What is required:
Take the entries below and print, exactly, the stretch from the line containing "row13 = adder" through the line containing "depth_no_buf = 6", both included.

Material shown:
┌──
**config.mk**
```make
export PLATFORM = sky130hd
export DESIGN_NAME = branch_predictor
export DESIGN_NICKNAME = d
export VERILOG_FILES = /design/src/rtl/branch_predictor.sv
export SDC_FILE = /design/constraint.sdc
export NUM_CORES = 1
export LEC_CHECK = 0
export BUFFER_PORTS_ARGS = -buffer_cell sky130_fd_sc_hd__buf_2
export CAP_MARGIN = 20
export CELL_PAD_IN_SITES_DETAIL_PLACEMENT = 1
export CELL_PAD_IN_SITES_GLOBAL_PLACEMENT = 1
export CORE_MARGIN = 10
export CORE_UTILIZATION = 35
export CTS_BUF_LIST = sky130_fd_sc_hd__clkbuf_4 sky130_fd_sc_hd__clkbuf_8 sky130_fd_sc_hd__clkbuf_16
export CTS_CLUSTER_DIAMETER = 200
export DETAILED_ROUTE_END_ITERATION = 7
export PLACE_DENSITY_LB_ADDON = 0.1
export REMOVE_ABC_BUFFERS = 1
export SETUP_SLACK_MARGIN = 0.02
export SYNTH_ARGS = -nofsm -noshare
export SYNTH_HDL_FRONTEND = slang
export SYNTH_SLANG_ARGS = --single-unit
```
**constraint.sdc**
```tcl
create_clock -name clk_i -period 2.11 [get_ports clk_i]
set_input_delay 0.211 -clock clk_i [delete_from_list [all_inputs] [get_ports clk_i]]
set_output_delay 0.211 -clock clk_i [all_outputs]
set_load 0.01 [all_outputs]
```
**src/rtl/branch_predictor.sv**
```systemverilog
// Branch predictor: a table of 2-bit saturating counters indexed by PC.
// The lookup in ID is combinational. The update in EX is applied on the
// rising clock edge. Mispredictions are flagged combinationally, and two
// saturating counters keep statistics on resolved branches and misses.
//
// Handshake: there is no backpressure. lookup_valid_i qualifies the lookup
// inputs and predict_o in the same cycle. update_valid_i qualifies the update
// inputs and mispredict_o in the same cycle; that update is committed on the
// rising edge that ends the cycle.
module branch_predictor #(
  parameter int unsigned IDX_W      = 4,
  parameter logic [1:0]  INIT_STATE = 2'b01
) (
  input  logic        clk_i,
  input  logic        rst_i,
  input  logic        lookup_valid_i,
  input  logic [31:0] lookup_pc_i,
  output logic        predict_o,
  input  logic        update_valid_i,
  input  logic [31:0] update_pc_i,
  input  logic        update_taken_i,
  input  logic        update_predicted_i,
  output logic        mispredict_o,
  output logic [15:0] branch_cnt_o,
  output logic [15:0] miss_cnt_o
);

  localparam int unsigned ENTRIES = 2 ** IDX_W;

  logic [1:0]       table_q [ENTRIES];
  logic [1:0]       table_d [ENTRIES];
  logic [15:0]      branch_cnt_q, branch_cnt_d;
  logic [15:0]      miss_cnt_q,   miss_cnt_d;
  logic [IDX_W-1:0] lookup_idx;
  logic [IDX_W-1:0] update_idx;
  logic [1:0]       update_entry;

  // Word-aligned PC bits select the entry. The byte offset and the upper bits
  // are deliberately dropped, so distant PCs alias onto the same counter.
  assign lookup_idx   = lookup_pc_i[IDX_W+1:2];
  assign update_idx   = update_pc_i[IDX_W+1:2];
  assign update_entry = table_q[update_idx];

  logic unused_pc_bits;
  assign unused_pc_bits = ^{lookup_pc_i[31:IDX_W+2], lookup_pc_i[1:0],
                            update_pc_i[31:IDX_W+2], update_pc_i[1:0]};

  // The lookup reads the stored value with no bypass, so an update to the
  // same index becomes visible one cycle later. Gating with rst_i holds both
  // flags at 0 during reset, whatever INIT_STATE is.
  assign predict_o    = rst_i & lookup_valid_i & table_q[lookup_idx][1];
  assign mispredict_o = rst_i & update_valid_i & (update_taken_i ^ update_predicted_i);
  assign branch_cnt_o = branch_cnt_q;
  assign miss_cnt_o   = miss_cnt_q;

  // Next table state: the addressed counter moves toward the actual outcome.
  // The carried prediction plays no part here.
  always_comb begin
    table_d = table_q;
    if (update_valid_i) begin
      if (update_taken_i) begin
        table_d[update_idx] = (update_entry == 2'b11) ? 2'b11 : update_entry + 2'd1;
      end else begin
        table_d[update_idx] = (update_entry == 2'b00) ? 2'b00 : update_entry - 2'd1;
      end
    end
  end

  // Next statistics state: both counters stop at all-ones instead of wrapping.
  always_comb begin
    branch_cnt_d = branch_cnt_q;
    miss_cnt_d   = miss_cnt_q;
    if (update_valid_i && (branch_cnt_q != 16'hFFFF)) begin
      branch_cnt_d = branch_cnt_q + 16'd1;
    end
    if (mispredict_o && (miss_cnt_q != 16'hFFFF)) begin
      miss_cnt_d = miss_cnt_q + 16'd1;
    end
  end

  // State registers. The asynchronous reset discards history and counts at once.
  always_ff @(posedge clk_i or negedge rst_i) begin
    if (!rst_i) begin
      for (int i = 0; i < ENTRIES; i++) begin
        table_q[i] <= INIT_STATE;
      end
      branch_cnt_q <= 16'd0;
      miss_cnt_q   <= 16'd0;
    end else begin
      table_q      <= table_d;
      branch_cnt_q <= branch_cnt_d;
      miss_cnt_q   <= miss_cnt_d;
    end
  end

endmodule
```
; Word level (Yosys, flattened, before mapping)
; Cells that the tools add are included.
[word_totals]
register_bits = 64
out_inout_bits = 34
wordCells = 52
in_bits = 70
[classes]
bitwise_logic = 7
order_cmp = 3
mux = 13
n_reduce_logical = 4
n_eq_ne = 3
n_addsub = 4
[ops]
columns = operator, n
row1 = bitwise mux 32 bit, 2
row2 = adder 16 x 1 -> 16 bit (second input constant), 2
row3 = 2-to-1 mux 32 bit, 1
row4 = inequality test 16 bit (second input constant), 2
row5 = binary-select mux 2 bit (select 4 bit), 2
row6 = 2-to-1 mux 2 bit, 7
row7 = >= comparator 5 bit (second input constant), 2
row8 = inverter 4 -> 5 bit, 2
row9 = demux 2 bit (select 4 bit), 1
row10 = < comparator 5 x 1 -> 1 bit (second input constant), 1
row11 = bitwise AND 1 bit, 4
row12 = logical AND 1 bit, 3
row13 = adder 2 x 1 -> 2 bit (second input constant), 1
row14 = == test 2 bit (second input constant), 1
row15 = zero test 2 bit, 1
row16 = subtractor 2 x 1 -> 2 bit (second input constant), 1
row17 = XOR 1 bit, 1

; Longest topological paths before layout
; Gate-level depths: netlist (run 1).
[depth]
word_depth = 8
depth_mapped = 7
depth_no_buf = 6

; Least setup slack after synthesis (run 1)
; No wires, ideal clock.
[synth_path]
kind = register to register
start = register miss_cnt_q[0], in the netlist miss_cnt_o[0]
end = register miss_cnt_q[1], in the netlist miss_cnt_o[1]
path_slack_ns = 0.220
arrival_ns = 1.766
setup_time_ns = 0.125
n_path_buf = 0
synth_period_minus_slack_ns = 1.890
t_required_ns = 1.985
stages_incl_launch_ff = 6
path_cell_list = dfrtp_1 -> ha_1 -> nand2_1 -> nor4_1 -> a21oi_1 -> mux2_2
[synth_between]
elab_chain_len = 2
word_cells_on_any_way = 3
cone_classes = add/sub: 1 / eq/ne: 1 / reduce/logical: 1
[synth_rtl]
columns = item, line
row1 = from (decl), 33  ; logic [15:0] miss_cnt_q, miss_cnt_d;
row2 = from (signal assigned), 92  ; miss_cnt_q <= miss_cnt_d;
row3 = "parallel branches: the longest is 2 deep, another holds adder 16 x 1 -> 16 bit", n/a
; Parallel ways; which one is timed is not known.
; A chain may end at the register's enable or synchronous reset.

; Final worst setup path (run 1)
[layout_path]
start = register table_q[21] in the netlist's numbering
end = output port predict_o
[layout_between]
elab_chain_len = 4
[layout_rtl]
columns = item, line
row1 = from (decl), 30  ; logic [1:0] table_q [ENTRIES];
row2 = from (signal assigned), 90  ; table_q <= table_d;
row3 = binary-select mux 2 bit (select 4 bit), 51  ; assign predict_o = rst_i & lookup_valid_i & table_q[lookup_idx][1];
row4 = 2-to-1 mux 2 bit (implied by the code) (2 in series), 51
row5 = bitwise AND 1 bit, 51
row6 = to (decl), 18  ; output logic predict_o,
; Every way passes these cells. The select of a mux whose other input is x is not followed.

==> impl_metrics.toml, run 1 <==
[floorplanning]
die_h_um = 117
core_um2 = 9200
core.rowCount = 35
dieWidth_um = 117
die_area_um2 = 13700
initial_utilization_pct = 35.9
io_pins = 104

[placed_design]
hpwl_mm = 5.99
io_buffer_count = 47
gp_congestion = 0.756
dpl-instance-area_um2 = 3730
dp.cells = 432
pre_cts_ws_ns = 0.0442

[worst_setup_path]
cpPeakStageDelay_ns = 0.47
worstPathMaxFanout = 2
critPathRequiredTime_ns = 1.90
worstSetupPathType = "register to output pin"
crit_buf_inv = 1
cp.arrival_ns = 1.97
cp_slowest_cell = "mux4_2"
worstSetupEndpointType = "output pin"
cpLargestDelayFamily = "multiplexers"
startpoint_type = "register"
crit_top_cell = "mux4_2"
worstPathCellList = "mux4_2, mux4_2, and3_4, buf_6"

[cells_and_area]
layout.cells.non_filler = 454
regArea_um2 = 1620
fill_cells = 1019
finalInstanceArea_um2 = 4020
areaGrowthSynthToFinish_pct = 21.6
drive_above_1_share_pct = 43.4
insertedDiodeCount = 0
final_nets = 410
multi_input_comb_area_um2 = 1640
utilization_pct = 43.7

[global_routing]
gr-usage-all-layers_pct = 13.0
grt-ovfl-total = 0
grt_max_degree = 63
antenna_found_initial = 0
grt_pass1_vias = 2558
grt_pass1_wl_mm = 13.7

[yosys]
async_flop_share_pct = 100
yosysSeqAreaShare_pct = 49.1
yosysWarnings = 0
syn_inst = 269
synth_edf_count = 0
ys_seq_elements = 64
synth_top_cell_by_area = "dfrtp_1"
netlist_area_um2 = 3300
synth_top_area_share_pct = 36.4
synth_flop_cell = "dfrtp_1"
synthTopCellsByArea = "dfrtp_1, dfstp_2, mux2_2"
syn_area_per_cell_um2 = 12.3
synth.distinct_cells = 40

[clock_network]
insertion_delay_ns = 0.34
cts_tree = "done"
cts.sinks = 64
max-clock-path-buffers = 2
numCtsBuffers = 9
cts_root_buffer = "clkbuf_8"
path_clk_slew_ns = 0.07
h-tree-depth = 3

[timing]
hold_viol = 0
min_period_over_period_pct = 103
tightest_slew_ns = 0.802
min_period_ns = 2.18
finalSetupTns_ns = -0.0737
fmax_ghz = 0.458
skew_ns = 0.00835
setup_slack_ns = -0.0737
setup_viol = 1
max-slew-margin-rel_pct = 46.6
slew_viol_final = 0
rsz0062_at_grt = "yes"

[routing]
drtIter0Drc = 73
vias_per_cell = 5.17
drt-pass1-iter-count = 4
wirelength_mm = 8.27
drc_errors = 0
dr_total_vias = 2347
ant_nets = 0
routedWlPerCell_um = 18.2

[status]
outcome = "complete, but fails checks"
violations = "setup timing"

[power_and_ir_drop]
ir_drop_mv = 0.510
leakagePower_nw = 1.84
cellPowerDensity_nw_per_um2 = 1020

[worst_hold_path]
hold_class = "input pin to asynchronous set/reset pin"

[run]
drv_cap = 0
==> worst reg2reg max path: cells and delay by family (launching register included) <==
family                 cells  cell delay, ns
muxes                      3            1.11
DFF                        1            0.40
and+or+nand+nor            1            0.16
buffers and inverters      1            0.15
AOI/OAI and AO/OA          1            0.10
==> layout by cell type (no fill, tap or decap), drive strengths merged, types with 3 or more instances in the layout <==
cell	count
nand2	24
clkinv	4
o31ai	6
o21ai	3
xnor2	17
dfrtp	48
or3	4
nor3	5
and4	6
dfstp	16
mux2	32
nand2b	4
buf	65
clkbuf	10
nor2	21
a21oi	7
mux4	13
nand3	13
xor2	9
nand4	9
and3	4
inv	4
==> state kept, by name, summed over array words and instances (netlist names) <==
register	count
miss_cnt_o	16
table_q	32
branch_cnt_o	16
==> cell families (layout without fill, tap and decap cells) <==
| group | Yosys count | in the layout | share of synthesized area [%] |
|---|---|---|---|
| simple gates | 100 | 100 | 16.3 |
| flops | 64 | 64 | 49.1 |
| mux | 47 | 47 | 21.3 |
| xor+xnor | 26 | 26 | 6.90 |
| compound gates | 18 | 18 | 4.02 |
| buf+inv | 12 | 86 | 1.67 |
| fa+ha+maj | 2 | 2 | 0.758 |
==> timing repair <==
| item | CTS | global route |
|---|---|---|
| endpoints found under the hold margin | 2 | 0 |
| resized for setup | 0 | 3 |
| setup buffers | 5 | 0 |
| hold buffers | 1 | 0 |
| setup endpoints to repair | 1 | 5 |
| pin swaps | 1 | 0 |
==> where the power goes <==
group          switching, mW  total [mW]  internal (mW)
Clock                  0.496        1.17          0.675
Sequential             0.247        1.84           1.60
Combinational          0.505        1.06          0.558
==> stage by stage <==
step,power (mW),hold WS (ns)
2_1_floorplan,2.48,-0.0846
3_3_place_gp,2.86,0.0608
3_5_place_dp,2.90,0.0629
4_1_cts,4.13,0.225
5_1_grt,4.35,0.236
6_report,4.08,0.246
==> layout make-up <==
cell class	count	share of cell area [%]
Timing Repair Buffer	66	9.63
Multi-Input combinational cell	193	40.8
Inverter	4	0.374
Tap cell	111	3.46
Sequential cell	64	40.4
Clock buffer	10	3.27
Clock inverter	6	2.09
==> path summary, 6_finish.rpt <==
| check | from | endpoint | slack (ns) | cells past startpoint |
|---|---|---|---|---|
| worst max register to register | table_q[5] | table_q[1] | 0.08 | 6 |
| worst min-delay path | rst_i | miss_cnt_o[7] | 0.25 | 2 |
| worst min register to register | table_q[14] | table_q[14] | 0.48 | 2 |
| min in group clk_i | update_valid_i | branch_cnt_o[4] | 0.25 | 3 |
| worst max-delay path | table_q[21] | predict_o | -0.07 | 4 |
| max in group asynchronous | rst_i | table_q[9] | 0.82 | 3 |
==> Yosys cell counts (3+ instances only) <==
library cell  instances
mux4_1                4
dfrtp_1              48
clkbuf_1              5
nand2b_1              4
mux4_2                9
nor3_1                5
nor2_1               17
xnor2_1              17
and4_1                6
o21ai_0               3
o31ai_1               6
mux2_4                3
nand3_1              13
xor2_1                9
nand2_1              24
mux2_2               29
a21oi_2               3
inv_1                 4
or3_1                 4
a21oi_1               3
nand4_1               9
and3_1                4
dfstp_2              16
==> per-layer routing <==
metal / global-route usage (%) / up-vias / part of all wire, %
met1: 17.3 / 1171 / 48
li1: - / 1128 / -
met3: 4.38 / 6 / 5.8
met5: 0 / - / 0
met4: 3.95 / 0 / 0.82
met2: 19.7 / 42 / 46
No activity file was read; power rests on OpenSTA's default activity.
==> run 2: changes to the inputs <==
- CELL_PAD_IN_SITES_DETAIL_PLACEMENT: 1 -> 0
- CORE_UTILIZATION: 35 -> 40
==> run 2 against run 1 <==
Compared with the run above: the run still ends with setup timing left; core utilization grew 5.2 points; clock skew grew 0.0045 ns; critical path depth is the same; setup slack lost 0.011 ns; total power shrank 3.9%; flip-flop and latch count is the same; global-route usage shrank 0.57 points; critical path type unchanged; critical endpoint unchanged; largest power group unchanged.
==> impl_metrics.toml, run 2 (synthesized netlist as in run 1, its figures left out) <==
[power_and_ir_drop]
power_frac_seq_pct = 47.1
p_clk_share_pct = 26.7
leakagePower_nw = 1.83
p_sw_mw = 1.21
combPwrFrac_pct = 26.2
cellPowerDensity_nw_per_um2 = 985
fin_total_pwr_mw = 3.92
netSwitchingFraction_pct = 30.8
power.internal_mw = 2.71
ir_drop_mv = 0.524

[cells_and_area]
insertedDiodeCount = 0
regMostFlops = "table_q"
layout.cells.non_filler = 447
largest_reg_flops = 32
layout_commonest_cell = "dfrtp_1"
finalInstanceArea_um2 = 3980
drive_above_1_share_pct = 43.0
areaGrowthSynthToFinish_pct = 20.4
final_cell_mix = "dfrtp_1, buf_2, mux2_2"
final_nets = 409

[worst_setup_path]
worstSetupEndpointType = "output pin"
startpoint_type = "register"
cp.arrival_ns = 1.98
crit_buf_inv = 1
worstPathCellList = "mux4_2, mux4_2, and3_1, buf_2"
worstPathMaxFanout = 2
cp_slowest_cell = "mux4_2"
critPathRequiredTime_ns = 1.90
worstSetupPathType = "register to output pin"
rr_endpoint = "table_q[13]"
cpLargestDelayFamily = "multiplexers"
worstReg2RegStart = "table_q[5]"
reg2reg_setup_slack_ns = 0.09
cpPeakStageDelay_ns = 0.48
crit_top_cell = "mux4_2"
r2r_cells = 6

[timing]
setup_slack_ns = -0.0846
tightest_slew_ns = 0.733
setup_viol = 1
min_period_over_period_pct = 104
max-slew-margin-rel_pct = 51.1
skew_ns = 0.0129
fmax_ghz = 0.456
slew_viol_final = 0
min_period_ns = 2.19
hold_viol = 0
rsz0062_at_grt = "yes"

[floorplanning]
core_um2 = 8130
initial_utilization_pct = 40.6
die_h_um = 111
dieWidth_um = 111
die_area_um2 = 12300
io_pins = 104
core.rowCount = 33

[placed_design]
dp.cells = 427
dpl-instance-area_um2 = 3730
io_buffer_count = 47
gp_congestion = 0.786
hpwl_mm = 5.50

[global_routing]
grt_max_degree = 58
grt-ovfl-total = 0
gr-usage-all-layers_pct = 12.5
antenna_found_initial = 0
grt_pass1_vias = 2444
grt_pass1_wl_mm = 12.7

[routing]
drc_errors = 0
vias_per_cell = 5.27
ant_nets = 0
drt-pass1-iter-count = 4
wirelength_mm = 7.61
dr_total_vias = 2355
drtIter0Drc = 101
routedWlPerCell_um = 17.0

[worst_hold_path]
whs_path_depth = 3
holdPathEnd = "branch_cnt_o[4]"
hold_class = "input pin to register"
hold_start = "update_valid_i"

[status]
violations = "setup timing"
outcome = "complete, but fails checks"

[clock_network]
insertion_delay_ns = 0.34
max-clock-path-buffers = 2
numCtsBuffers = 9
cts_root_buffer = "clkbuf_8"
h-tree-depth = 3
cts.sinks = 64
cts_tree = "done"
path_clk_slew_ns = 0.07

[run]
drv_cap = 0
==> run 2: worst register-to-register path, stage by stage, from the launching register on <==
cell,delay (ns)
dfrtp_1,0.41
buf_4,0.16
mux4_1,0.47
mux2_4,0.31
nor2_4,0.16
a21oi_2,0.10
mux2_2,0.30
==> run 2: worst max-delay path by stage <==
stage / from / end / slack (ns) / depth (start not counted)
floorplan: miss_cnt_o[0] / miss_cnt_o[1] / 0.22 / 5
global placement: update_pc_i[3] / table_q[0] / 0.07 / 6
detailed placement: update_pc_i[3] / table_q[0] / 0.08 / 6
CTS: table_q[5] / predict_o / -0.09 / 4
global route: table_q[5] / predict_o / -0.16 / 4
finish: table_q[5] / predict_o / -0.08 / 4
==> run 2: through the flow <==
step                      setup WS, ns  utilization [%]  setup TNS (ns)  hold slack, ns
after floorplan                  0.220                -               0         -0.0846
after global placement          0.0729             45.9               0           0.250
after detailed placement        0.0763             45.9               0           0.254
after CTS                      -0.0935             48.7         -0.0935           0.237
after global routing            -0.159             48.9          -0.159           0.296
final                          -0.0846             48.9         -0.0846           0.258
==> run 2: power groups by stage <==
stage | registers (mW) | clock network (mW) | logic [mW]
6_report | 1.84 | 1.05 | 1.03
5_1_grt | 1.89 | 1.13 | 1.14
3_3_place_gp | 1.86 | 0 | 0.983
3_5_place_dp | 1.86 | 0 | 1.00
4_1_cts | 1.84 | 1.08 | 1.03
2_1_floorplan | 1.85 | 0 | 0.631
==> run 2: final cells by class <==
type,count,area (um^2)
Inverter,4,15.0
Timing Repair Buffer,65,373
Tap cell,105,131
Fill cell,762,4160
Clock inverter,2,12.5
Clock buffer,14,186
Multi-Input combinational cell,193,1640
Sequential cell,64,1620
==> run 2: what timing repair did <==
| action | in CTS | in global routing |
|---|---|---|
| endpoints found under the hold margin | 7 | 0 |
| hold buffers | 1 | 0 |
| setup buffers | 2 | 1 |
| setup endpoints to repair | 1 | 7 |
| pin swaps | 1 | 0 |
| resized for setup | 0 | 2 |
==> run 2: layer usage <==
| metal | vias up | routed length, um | part of all wire [%] | global-route usage (%) |
|---|---|---|---|---|
| met3 | 8 | 380 | 5.0 | 2.98 |
| met1 | 1168 | 3790 | 50 | 17.5 |
| met5 | - | 0 | 0 | 0 |
| met4 | 0 | 75 | 0.99 | 5.47 |
| met2 | 55 | 3360 | 44 | 17.6 |
| li1 | 1124 | - | - | - |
└──
Answer area:
row13 = adder 2 x 1 -> 2 bit (second input constant), 1
row14 = == test 2 bit (second input constant), 1
row15 = zero test 2 bit, 1
row16 = subtractor 2 x 1 -> 2 bit (second input constant), 1
row17 = XOR 1 bit, 1

; Longest topological paths before layout
; Gate-level depths: netlist (run 1).
[depth]
word_depth = 8
depth_mapped = 7
depth_no_buf = 6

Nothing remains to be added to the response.